§ **What is needed**:
Please return every line from the entries that has the string "leafpos" in it.
Start of Data supplied
This is an optimization exercise on Yosys and OpenROAD, whose aim is a short achievable clock period and few clock cycles per item, not a production implementation. RTL that was checked went through simulation tests only; none was proved equivalent to the original. Function not checked in run 1: the RTL went through the layout flow alone. In every run shown here, the design's own scripts or RTL, not TritonCTS, make the clock network. The flow treats the clock pin as an ideal source. Dropping or thinning the clock tree relies on that and would not hold on a real chip. Power and IR drop assume default switching activity.

==> flow/design.v (outline; a module is shown in full before it is edited, if it fits) <==
// module ook_encoder: 953 lines
// module ook_decoder: 7465 lines
// module fht8v_ook_codec: 34 lines
module fht8v_ook_codec (
  input  wire        clk,
  input  wire        rst,
  input  wire        enc_in_valid,
  output wire        enc_in_ready,
  input  wire [47:0] enc_in_msg,
  output wire        enc_out_valid,
  input  wire        enc_out_ready,
  output wire [7:0]  enc_out_byte,
  output wire        enc_out_last,
  input  wire        dec_in_valid,
  output wire        dec_in_ready,
  input  wire [7:0]  dec_in_byte,
  input  wire        dec_in_last,
  input  wire        dec_in_strict,
  output wire        dec_out_valid,
  input  wire        dec_out_ready,
  output wire [47:0] dec_out_msg,
  output wire [1:0]  dec_out_err
);
  // ...
==> flow/flow/run.sh <==
#!/bin/bash
set -euo pipefail
export PRE_CTS_TCL="$PWD/flow/mytree.tcl"
export MT_GROUP=24
export MT_ROOTS=4
export MT_BUF=sky130_fd_sc_hd__buf_12
bash standard.sh > standard_flow.log 2>&1
==> flow/flow/mytree.tcl <==
rename clock_tree_synthesis __triton_cts
proc mt_split {items ngroups} {
  # split items ({iterm x y}) into ngroups groups of about equal size by
  # cutting at the median of the longer side, recursively
  if {$ngroups <= 1} { return [list $items] }
  set xs [lmap i $items {lindex $i 1}]
  set ys [lmap i $items {lindex $i 2}]
  set dx [expr {[tcl::mathfunc::max {*}$xs] - [tcl::mathfunc::min {*}$xs]}]
  set dy [expr {[tcl::mathfunc::max {*}$ys] - [tcl::mathfunc::min {*}$ys]}]
  set idx [expr {$dx >= $dy ? 1 : 2}]
  set sorted [lsort -integer -index $idx $items]
  set n [llength $sorted]
  set left [expr {$ngroups / 2}]
  set cut [expr {int(round(double($n) * $left / $ngroups))}]
  return [concat [mt_split [lrange $sorted 0 [expr {$cut - 1}]] $left] \
                 [mt_split [lrange $sorted $cut end] [expr {$ngroups - $left}]]]
}
proc mt_center {items} {
  set sx 0; set sy 0
  foreach s $items { set sx [expr {$sx + [lindex $s 1]}]; set sy [expr {$sy + [lindex $s 2]}] }
  set n [llength $items]
  return [list [expr {int($sx / $n)}] [expr {int($sy / $n)}]]
}
proc mt_buf {block master name innet outnet x y} {
  set inst [odb::dbInst_create $block $master $name]
  [$inst findITerm A] connect $innet
  [$inst findITerm X] connect $outnet
  $inst setLocation $x $y
  $inst setPlacementStatus PLACED
  return $inst
}
proc clock_tree_synthesis {args} {
  set gmax $::env(MT_GROUP)
  set nroots $::env(MT_ROOTS)
  set block [ord::get_db_block]
  set db [ord::get_db]
  set master [$db findMaster $::env(MT_BUF)]
  set clk [$block findNet clk]
  set items {}
  foreach it [$clk getITerms] {
    set bb [[$it getInst] getBBox]
    lappend items [list $it [expr {([$bb xMin] + [$bb xMax]) / 2}] [expr {([$bb yMin] + [$bb yMax]) / 2}]]
  }
  set n [llength $items]
  set nleaves [expr {int(ceil(double($n) / $gmax))}]
  # leaves per root, rounded up to a whole number per root
  set per [expr {int(ceil(double($nleaves) / $nroots))}]
  set nleaves [expr {$per * $nroots}]
  set regions [mt_split $items $nroots]
  puts "mytree: $n sinks, $nroots roots, $per leaves per root"
  set li 0
  set ri 0
  foreach reg $regions {
    set rnet [odb::dbNet_create $block clknet_root_$ri]
    $rnet setSigType CLOCK
    set groups [mt_split $reg $per]
    set leafpos {}
    foreach g $groups {
      set net [odb::dbNet_create $block clknet_leaf_$li]
      $net setSigType CLOCK
      foreach s $g {
        set it [lindex $s 0]
        $it disconnect
        $it connect $net
      }
      lassign [mt_center $g] gx gy
      mt_buf $block $master cts_leaf_$li $rnet $net $gx $gy
      lappend leafpos [list {} $gx $gy]
      puts "mytree: root $ri leaf $li: [llength $g] sinks at [expr {$gx / 1000.0}] [expr {$gy / 1000.0}]"
      incr li
    }
    lassign [mt_center $leafpos] rx ry
    mt_buf $block $master cts_root_$ri $clk $rnet $rx $ry
    incr ri
  }
  $clk setSigType CLOCK
  set_propagated_clock [all_clocks]
}
==> flow/standard.sh <==
#!/bin/bash
# synth_recipe.tcl (not shown) runs the flow's synth.tcl, then flattens the netlist and writes it again
# the make line also repeats each setting of config.mk as NAME=value (left out here)
make -C /OpenROAD-flow-scripts/flow DESIGN_CONFIG=/design/flow/config.mk WORK_HOME=/design/flow/orfs CLKGATE_MAP_FILE= SYNTH_SCRIPT=/design/flow/synth_recipe.tcl "${@:-finish}"
==> flow/config.mk <==
export PLATFORM = sky130hd
export DESIGN_NAME = fht8v_ook_codec
export DESIGN_NICKNAME = fht8v_ook_codec
export VERILOG_FILES = /design/flow/design.v
export SDC_FILE = /design/flow/constraint.sdc
export NUM_CORES = 4
export LEC_CHECK = 0
export ABC_CLOCK_PERIOD_IN_PS = 1500
export CAP_MARGIN = 20
export CORE_MARGIN = 2
export CORE_UTILIZATION = 55
export CTS_BUF_LIST = sky130_fd_sc_hd__clkbuf_16 sky130_fd_sc_hd__clkbuf_8
export CTS_CLUSTER_DIAMETER = 60
export CTS_CLUSTER_SIZE = 24
export SETUP_SLACK_MARGIN = 3.3
export SLEW_MARGIN = 20
==> flow/constraint.sdc <==
create_clock -name core_clock -period 5.0 [get_ports {clk}]
set_input_delay 1.0000 -clock core_clock [delete_from_list [all_inputs] [get_ports {clk}]]
set_output_delay 1.0000 -clock core_clock [all_outputs]
set_load 0.01 [all_outputs]
==> impl_metrics.yaml, run 1 <==
clock_tree:
  postCtsHoldBufs: 0
  clk_latency_ps: 320
  cts-resized-gates: 505
finish:
  final_cell_mix: "edfxtp_1 (265), dfxtp_1 (246), mux2i_1 (182)"
  largest_register: "u_dec.qmsg"
  n_fill_cell: 3057
  largest_reg_flops: 96
  regArea_sq_um: 14300
  stdcell_area_sq_um: 28000
  fin_cells: 2607
  nMultiInputCombCells: 1159
yosys:
  synth_top_area_frac: 0.345
  synth_edf_count: 265
  synth_flop_cell: "dfxtp_1"
  synth_top_family_by_area: "multiplexers"
  ys_seq_elements: 577
  synthArstFlopShare: 0
hold_path:
  hold_class: "register to register"
  hold_path_depth: 0
sta:
  layout_min_cycle_time_ps: 1880
  hold_viol_final: 0
power:
  pg_clk_mw: 2.42
  p_clk_frac: 0.278
  p_leak_nw: 10.2
  ir_worst_vdd_mv: 0.205
  total_power_mw: 8.72
floorplan:
  die_x_um: 209
  start_util: 0.560
  rows: 74
setup_path:
  worst_r2r_path_depth: 7
  worstPathArrival_ps: 2090
  crit_fanout: 7
  cp-startpoint: "dec_out_ready"
drt:
  wl_met1_mm: 24.3
  firstDrtPassIters: 7
  antenna_left: 0
  dr_total_vias: 14935
grt:
  antenna_found_initial: 0
  grt_pass1_vias: 14608
  gr-max-usage-layer: "met2"
  track_usage: 0.230
place:
  io_buffers: 126
run_status:
  status: "complete, no violations"
==> run 2, diff against run 1 <==
--- a/flow/design.v
+++ b/flow/design.v
@@ -8235,16 +8235,17 @@
   reg [5:0]  nby;                  
   reg        par;
   reg        d4v, d4l, d4q1, d4q2, d4d1, d4d2, d4f1, d4k1, d4f2, d4k2;
   reg [1:0]  d4e;
   reg        done;
   reg [47:0] msg;
   reg        rv;                   
   reg        rempty;               
+  reg        rfull;                
   reg [47:0] rmsg;
   reg [1:0]  rerr;
   reg [47:0] qmsg [0:QN-1];
   reg [1:0]  qerr [0:QN-1];
   reg [1:0]  qcnt;                 
   reg        wp, rp;
   reg [2:0]  pend;                 
   assign res_valid = rv;
@@ -8382,44 +8383,39 @@
   wire qfree = !qcnt[1];
   wire qpop  = (rempty || res_ready) && qcnt[0];
   always @(posedge clk) begin
     if (qfree) begin
       qmsg[wp] <= r6m;
       qerr[wp] <= r6e;
     end
     if (rst) begin
-      rv <= 1'b0; rempty <= 1'b1; qcnt <= 2'd0; wp <= 1'b0; rp <= 1'b0;
+      rv <= 1'b0; rempty <= 1'b1; rfull <= 1'b0; qcnt <= 2'd0; wp <= 1'b0; rp <= 1'b0;
+      rmsg <= 48'd0; rerr <= E_OK;
     end else begin
       if (rempty || res_ready) begin
         rv     <= qcnt[0];
         rempty <= !qcnt[0];
+        rmsg[47:24] <= qmsg[rp][47:24];
+      end
+      if (!rfull || res_ready) begin
+        rfull       <= qcnt[0];
+        rmsg[23:0]  <= qmsg[rp][23:0];
+        rerr        <= qerr[rp];
       end
       if (qpop)
         rp <= !rp;
       if (r6v)
         wp <= !wp;
       if (r6v && !qpop)
         qcnt <= {qcnt[0], 1'b1};
       else if (!r6v && qpop)
         qcnt <= {1'b0, qcnt[1]};
     end
   end
-  reg  [49:0] nhold;
-  wire [49:0] rhead = {qmsg[rp], qerr[rp]};
-  wire [49:0] rkeep = rempty ? rhead : ~nhold;
-  always @(posedge clk) begin
-    if (rst) begin
-      {rmsg, rerr} <= 50'd0;
-      nhold        <= {50{1'b1}};
-    end else begin
-      {rmsg, rerr} <= res_ready ? rhead : rkeep;
-      nhold        <= ~(res_ready ? rhead : rkeep);
-    end
-  end
 endmodule
 module fht8v_ook_codec (
   input  wire        clk,
   input  wire        rst,
   input  wire        enc_in_valid,
   output wire        enc_in_ready,
   input  wire [47:0] enc_in_msg,
   output wire        enc_out_valid,
--- a/flow/config.mk
+++ b/flow/config.mk
@@ -7,10 +7,10 @@
 export LEC_CHECK = 0
 export ABC_CLOCK_PERIOD_IN_PS = 1500
 export CAP_MARGIN = 20
 export CORE_MARGIN = 2
 export CORE_UTILIZATION = 55
 export CTS_BUF_LIST = sky130_fd_sc_hd__clkbuf_16 sky130_fd_sc_hd__clkbuf_8
 export CTS_CLUSTER_DIAMETER = 60
 export CTS_CLUSTER_SIZE = 24
-export SETUP_SLACK_MARGIN = 3.3
+export SETUP_SLACK_MARGIN = 3.5
 export SLEW_MARGIN = 20
==> run 2 against run 1 <==
Compared with the run above: die area decreased by 5.8%; via count increased by 13%; synthesized cell count increased by 1.6%; sequential power decreased by 6.3%; flip-flop and latch count decreased by 49; critical path depth decreased by 8; setup slack improved by 77 ps; combinational power increased by 85%; core utilization increased by 9.9 points; design area increased by 8.0%; total power increased by 2.5%; first-iteration DRC count increased by 38%; highest routed layer is now met5.
==> impl_metrics.yaml, run 2 <==
run_status:
  status: "complete, no violations"
place:
  placed_cell_area_sq_um: 23400
  gp_congestion: 0.876
  dp.cells: 2491
  io_buffers: 126
  hpwl_mm: 25.6
drt:
  vias_per_cell: 6.02
  firstDrtPassIters: 6
  met2_length_mm: 30.9
  wire_per_inst_um: 22.1
  dr.max_layer_used: "met5"
  wl_mm: 62.1
  dr_total_vias: 16903
  met3_length_mm: 4.19
  drc: 0
  antenna_left: 0
  drtIter0Drc: 1367
  wl_met1_mm: 24.6
grt:
  grt_pass1_vias: 15651
  grt_overflow_total: 0
  grt_max_degree: 51
  track_usage: 0.255
  grt_pass1_wl_mm: 84.7
  antenna_found_initial: 1
sta:
  clock_skew_ps: 24.2
  rsz0062_at_grt: "yes"
  period_share: 0.360
  final-setup-viol-count: 0
  final_max_slew_viol_count: 0
  fmax_mhz: 556
  max_slew.worst_pin.slew_ps: 650
  relSlewSlack: 0.566
  layout_min_cycle_time_ps: 1800
  hold_viol_final: 0
  tns_ps: 0
setup_path:
  critPathTopFamily: "flip-flops"
  crit_chain: "buf_6"
  crit_fanout: 2
  path_class: "register to output port"
  critPathBufInv: 1
  worstPathArrival_ps: 800
  crit_path_start_kind: "register"
  crit_required_ps: 4000
  critical-path-max-stage-delay_ps: 370
  end_kind: "output port"
  slowest_stage: "dfxtp_4"
yosys:
  ys_seq_area_frac: 0.610
  synth_compound_area_frac: 0.107
  post_synth_num_cell_types: 70
  synth_nets: 2044
  synth_mux_area_frac: 0.0852
  synth_area_per_cell_sq_um: 11.0
  synth-xor-area-share: 0.0197
  synth-simple-area-share: 0.140
  synth_flop_cell: "edfxtp_1"
  syn_inst: 1974
  synthTopCellsByCount: "nand2_1 (289), edfxtp_1 (265), nor2_1 (264)"
  synth.most_common_cell: "nand2_1"
  synth_edf_count: 265
  synth_area_leaders: "edfxtp_1 (37%), dfxtp_1 (24%), mux2i_1 (5.9%)"
  syn_area_sq_um: 21700
  yosysWarnings: 2
  synthAdderAreaFrac: 0.00393
  synthArstFlopShare: 0
  ys_seq_elements: 528
  synth_area_leader_cell: "edfxtp_1"
  synth_top_family_by_area: "simple AND/OR/NAND/NOR gates"
  synth_top_area_frac: 0.367
finish:
  areaGrowthSynthToFinish_pct: 39.7
  n_fill_cell: 2332
  final_nets: 2361
  fin_cells: 2807
  drive_gt1_frac: 0.416
  stdcell_area_sq_um: 30300
  largest_reg_flops: 96
  final_cell_mix: "edfxtp_1 (265), nand2_1 (214), dfxtp_1 (164)"
  layout_commonest_cell: "edfxtp_1"
  top_regs: "u_dec.qmsg (96), u_enc.vbody (53), u_enc.body (51)"
  largest_register: "u_dec.qmsg"
  n_antenna_cell: 0
power:
  power_density_nw_per_um2: 295
  p_leak_nw: 10.7
  ir_worst_vdd_mv: 0.261
floorplan:
  core-area_sq_um: 38700
  die_h_um: 202
  rows: 72
  die_x_um: 202
  dieArea_sq_um: 41000
  ioPinCount: 127
  start_util: 0.559
flow_run:
  drv_cap: 0
clock_tree:
  clk_latency_ps: 320
  clkTransAtPathRegs_ps: 90
hold_path:
  hold_class: "register to register"
[run 2: cell types whose count changed after synthesis, moves of 18 or more]
cell,before,now
a211oi_1,108,59
a31oi_1,8,105
dfxtp_1,312,263
inv_1,72,23
mux2i_1,200,127
nand2_1,157,289
nor2_1,124,264
nor2b_1,72,13
o211ai_1,53,5
o21ai_0,42,24
o21ai_1,39,2
[run 2: where the power goes]
| group | leakage, nW | switching (mW) | total, mW | internal, mW |
|---|---|---|---|---|
| sequential | 4.56 | 0.235 | 5.03 | 4.79 |
| combinational | 5.87 | 0.855 | 1.72 | 0.867 |
| clock | 0.263 | 1.30 | 2.19 | 0.885 |
[run 2: kinds of logic after synthesis]
kind of cell,Yosys count
buffers and inverters,163
xor gates and xnor gates,48
adders and majority gates,7
and+or+nand+nor,698
AOI/OAI and AO/OA,352
DFF,528
muxes,178
[run 2: layer usage]
layer / vias to the layer above / track usage
met5: - / 0
met4: 2 / 0.0717
met3: 161 / 0.0201
met2: 708 / 0.443
met1: 8275 / 0.347
li1: 7757 / -
[run 2: layout make-up]
cell class / instances / area (sq um) / area share
buffer: 28 / 561 / 0.0185
inverter: 26 / 136 / 0.00451
multi-input combinational: 1320 / 10800 / 0.356
sequential: 528 / 13400 / 0.444
tap: 518 / 648 / 0.0214
timing repair buffer: 379 / 4610 / 0.152
timing repair inverter: 8 / 104 / 0.00343
[run 2: worst paths after layout]
| kind | slack, ps | depth (start not counted) | endpoint | start |
|---|---|---|---|---|
| min reg2reg | 330 | 0 | u_dec.d3e[1] | u_dec.d2e[1] |
| max | 3200 | 1 | enc_out_valid | u_enc.out_valid |
| min | 330 | 0 | u_dec.d3e[1] | u_dec.d2e[1] |
| max reg2reg | 3250 | 7 | u_dec.qmsg[0][0] | u_dec.d4d1 |
[run 2: timing repair]
item | CTS | global route
hold buffers | 0 | 0
buffers inserted | 135 | 73
resized for setup | 687 | 455
endpoints found under the setup margin | 638 | 544
pin swaps | 39 | 158
cloned | 50 | 30
[run 2: per-stage QoR]
step | total power, mW | setup WS (ps) | hold WS, ps | util
after floorplan | 5.74 | 2980 | 310 | -
after global placement | 5.99 | 1490 | 310 | 0.604
after detailed placement | 6.02 | 1340 | 312 | 0.604
after CTS | 8.49 | 3190 | 329 | 0.702
after global routing | 9.22 | 3180 | 337 | 0.781
final | 8.94 | 3200 | 330 | 0.781
Testbench counts of run 2, summed over its fixed seeds: cycles 33,894, items 768.
==> run 3, diff against run 2 <==
--- a/flow/config.mk
+++ b/flow/config.mk
@@ -14,3 +14,3 @@
 export CTS_CLUSTER_SIZE = 24
-export SETUP_SLACK_MARGIN = 3.5
+export SETUP_SLACK_MARGIN = 3.3
 export SLEW_MARGIN = 20
==> run 3 against run 2 <==
Compared with the run above: area after synthesis stayed put; worst hold slack better by 4.4 ps; via count fell by 12%; wire length is 24% lower; critical path depth did not move; first-iteration DRC count is 24% lower; highest routed layer is now met4; combinational power shrank 37%; synthesized cell count is the same.
==> impl_metrics.yaml, run 3 <==
run_status:
  status: "complete, no violations"
finish:
  drive_gt1_frac: 0.187
  largest_reg_flops: 96
  final_nets: 2150
  areaGrowthSynthToFinish_pct: 15.7
  layout_commonest_cell: "nand2_1"
  largest_register: "u_dec.qmsg"
  top_regs: "u_dec.qmsg (96), u_enc.vbody (53), u_enc.body (51)"
  stdcell_area_sq_um: 25100
  n_antenna_cell: 0
  final_cell_mix: "nand2_1 (285), edfxtp_1 (265), nor2_1 (260)"
  n_fill_cell: 3044
sta:
  relSlewSlack: 0.488
  tns_ps: 0
  final-setup-viol-count: 0
  rsz0062_at_grt: "yes"
  final_max_slew_viol_count: 0
  fmax_mhz: 555
  max_slew.worst_pin.slew_ps: 753
  period_share: 0.360
  layout_min_cycle_time_ps: 1800
  hold_viol_final: 0
  clock_skew_ps: 13.0
setup_path:
  crit_path_start_kind: "register"
  critPathBufInv: 1
  path_class: "register to output port"
  crit_chain: "buf_6"
  end_kind: "output port"
  critical-path-max-stage-delay_ps: 380
  slowest_stage: "dfxtp_2"
  worstPathArrival_ps: 800
  reg2reg_slack_ps: 3340
  crit_required_ps: 4000
  r2r_start: "u_enc.sv"
  critPathTopFamily: "flip-flops"
  crit_fanout: 2
  worst_r2r_path_depth: 5
  worst_r2r_endpoint: "u_enc.body[41]"
drt:
  dr_total_vias: 14946
  drtIter0Drc: 1045
  drc: 0
  firstDrtPassIters: 5
  vias_per_cell: 5.76
  wire_per_inst_um: 18.3
  antenna_left: 0
  wl_mm: 47.4
yosys:
  synth_edf_count: 265
  ys_seq_area_frac: 0.610
  syn_area_sq_um: 21700
  synth_top_area_frac: 0.367
  syn_inst: 1974
  synth_area_leader_cell: "edfxtp_1"
  synth_nets: 2044
  post_synth_num_cell_types: 70
  synth.most_common_cell: "nand2_1"
  synth_area_leaders: "edfxtp_1 (37%), dfxtp_1 (24%), mux2i_1 (5.9%)"
  synth_flop_cell: "edfxtp_1"
  synthArstFlopShare: 0
  ys_seq_elements: 528
  synth_area_per_cell_sq_um: 11.0
  yosysWarnings: 2
  synthTopCellsByCount: "nand2_1 (289), edfxtp_1 (265), nor2_1 (264)"
floorplan:
  die_h_um: 202
  rows: 72
  dieArea_sq_um: 41000
  die_x_um: 202
  ioPinCount: 127
  core-area_sq_um: 38700
  start_util: 0.559
place:
  io_buffers: 126
  hpwl_mm: 26.2
  placed_cell_area_sq_um: 23200
  gp_congestion: 0.839
grt:
  track_usage: 0.219
  grt_max_degree: 69
  grt_pass1_wl_mm: 73.8
  antenna_found_initial: 0
  grt_overflow_total: 0
  grt_pass1_vias: 14331
clock_tree:
  postCtsHoldBufs: 0
  clk_latency_ps: 300
  clkTransAtPathRegs_ps: 90
power:
  power_density_nw_per_um2: 328
  ir_worst_vdd_mv: 0.182
  p_leak_nw: 8.85
flow_run:
  drv_cap: 0
hold_path:
  hold_start: "u_dec.d2e[1]"
  holdPathEnd: "u_dec.d3e[1]"
  hold_path_depth: 0
  hold_class: "register to register"
-- run 3: cell counts after synthesis --
No cell type changed its count.
-- run 3: how the worst max path moves through the flow --
stage / startpoint / slack [ps] / end / cells after the start
after global placement: u_enc.act / 1890 / u_enc.body[16] / 4
after global routing: u_enc.out_last / 3180 / enc_out_last / 1
final: u_dec.rmsg[30] / 3200 / dec_out_msg[30] / 1
after floorplan: enc_out_ready / 2980 / u_enc.sb[0] / 4
after detailed placement: u_enc.act / 1830 / u_enc.body[17] / 4
after CTS: u_enc.out_byte[6] / 3200 / enc_out_byte[6] / 1
-- run 3: metrics by stage --
stage                     total power [mW]  utilization  instances  setup WS, ps  hold WS (ps)
final                                 8.22        0.647       2596          3200           334
after global routing                  8.56        0.647       2596          3180           346
after CTS                             8.25        0.636       2576          3200           333
after detailed placement              6.00        0.598       2495          1830           312
after global placement                5.98        0.598       2495          1890           312
after floorplan                       5.69            -       1974          2980           310
-- run 3: cells by family after synthesis --
| group | Yosys count | share of synthesized area |
|---|---|---|
| AND/OR/NAND/NOR | 698 | 0.140 |
| flip-flops | 528 | 0.610 |
| AO/OA/AOI/OAI | 352 | 0.107 |
| multiplexers | 178 | 0.0852 |
| buffers and inverters | 163 | 0.0334 |
| XOR/XNOR | 48 | 0.0197 |
| adder cells (fa/ha/maj) | 7 | 0.00393 |
-- run 3: final cells by class --
class,instances,area [sq um],share of cell area
Buffer,28,561,0.0224
Sequential cell,528,13400,0.534
Timing Repair Buffer,195,2180,0.0869
Inverter,26,114,0.00454
Tap cell,518,648,0.0259
Timing Repair inverter,4,41.3,0.00165
Multi-Input combinational cell,1297,8130,0.324
-- run 3: where the power goes --
part	leakage (nW)	switching (mW)	internal [mW]
sequential	4.55	0.194	4.80
combinational	4.04	0.564	0.518
clock	0.263	1.27	0.885
total	8.85	2.02	6.20
-- run 3: timing repair --
action,in CTS,in global routing
gates cloned,14,9
buffers inserted,39,11
resized for setup,459,54
pin swaps,9,13
endpoints found under the setup margin,553,194
-- run 3: layer usage --
layer,part of all wire,global-route usage
met2,0.50,0.388
met3,0.043,0.0157
met5,0,0
met4,0.022,0.0516
met1,0.44,0.295
-- run 3: worst register-to-register path: cells and delay by family (launching register included) --
family                 cells  cell delay [ps]
buffers and inverters      2              350
DFF                        1              380
AOI/OAI and AO/OA          1               60
and+or+nand+nor            2              600

## static timing again, ports no longer ideal
The results above use ideal ports. As a check the final layouts listed here were re-extracted and re-timed, cells and wires unchanged.
Step 1, drivers: a clkbuf_16 drives clk and a buf_2 each remaining input, both assumed.
Step 2 also shifts input and output timing later by t, the mid clock arrival at the registers, as if the neighbouring blocks saw the same clock.
a / b / c = no drivers / after step 1 / after step 2; a / b = the first two.
| run | t, ns | slack for setup (ns) | worst hold slack (ns) | clock arrival spread, ns | worst slew at a driven data input, ns |
|---|---|---|---|---|---|
| run 1 | 0.438 | 3.125 / 3.076 / 2.743 | 0.330 / 0.330 / 0.330 | 0.025 / 0.024 | 0.15 |
| run 2 | 0.420 | 3.202 / 3.088 / 2.965 | 0.330 / 0.330 / 0.330 | 0.027 / 0.027 | 0.19 |
| run 3 | 0.415 | 3.199 / 3.082 / 2.991 | 0.334 / 0.334 / 0.334 | 0.017 / 0.017 | 0.05 |
After both steps every run listed still meets setup and hold. For run 1, which loses most, drivers alone change the setup slack by -0.049 ns; drivers and shift together by -0.382 ns.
End of Data supplied
§ **Solved exercise**:
    set leafpos {}
      lappend leafpos [list {} $gx $gy]
    lassign [mt_center $leafpos] rx ry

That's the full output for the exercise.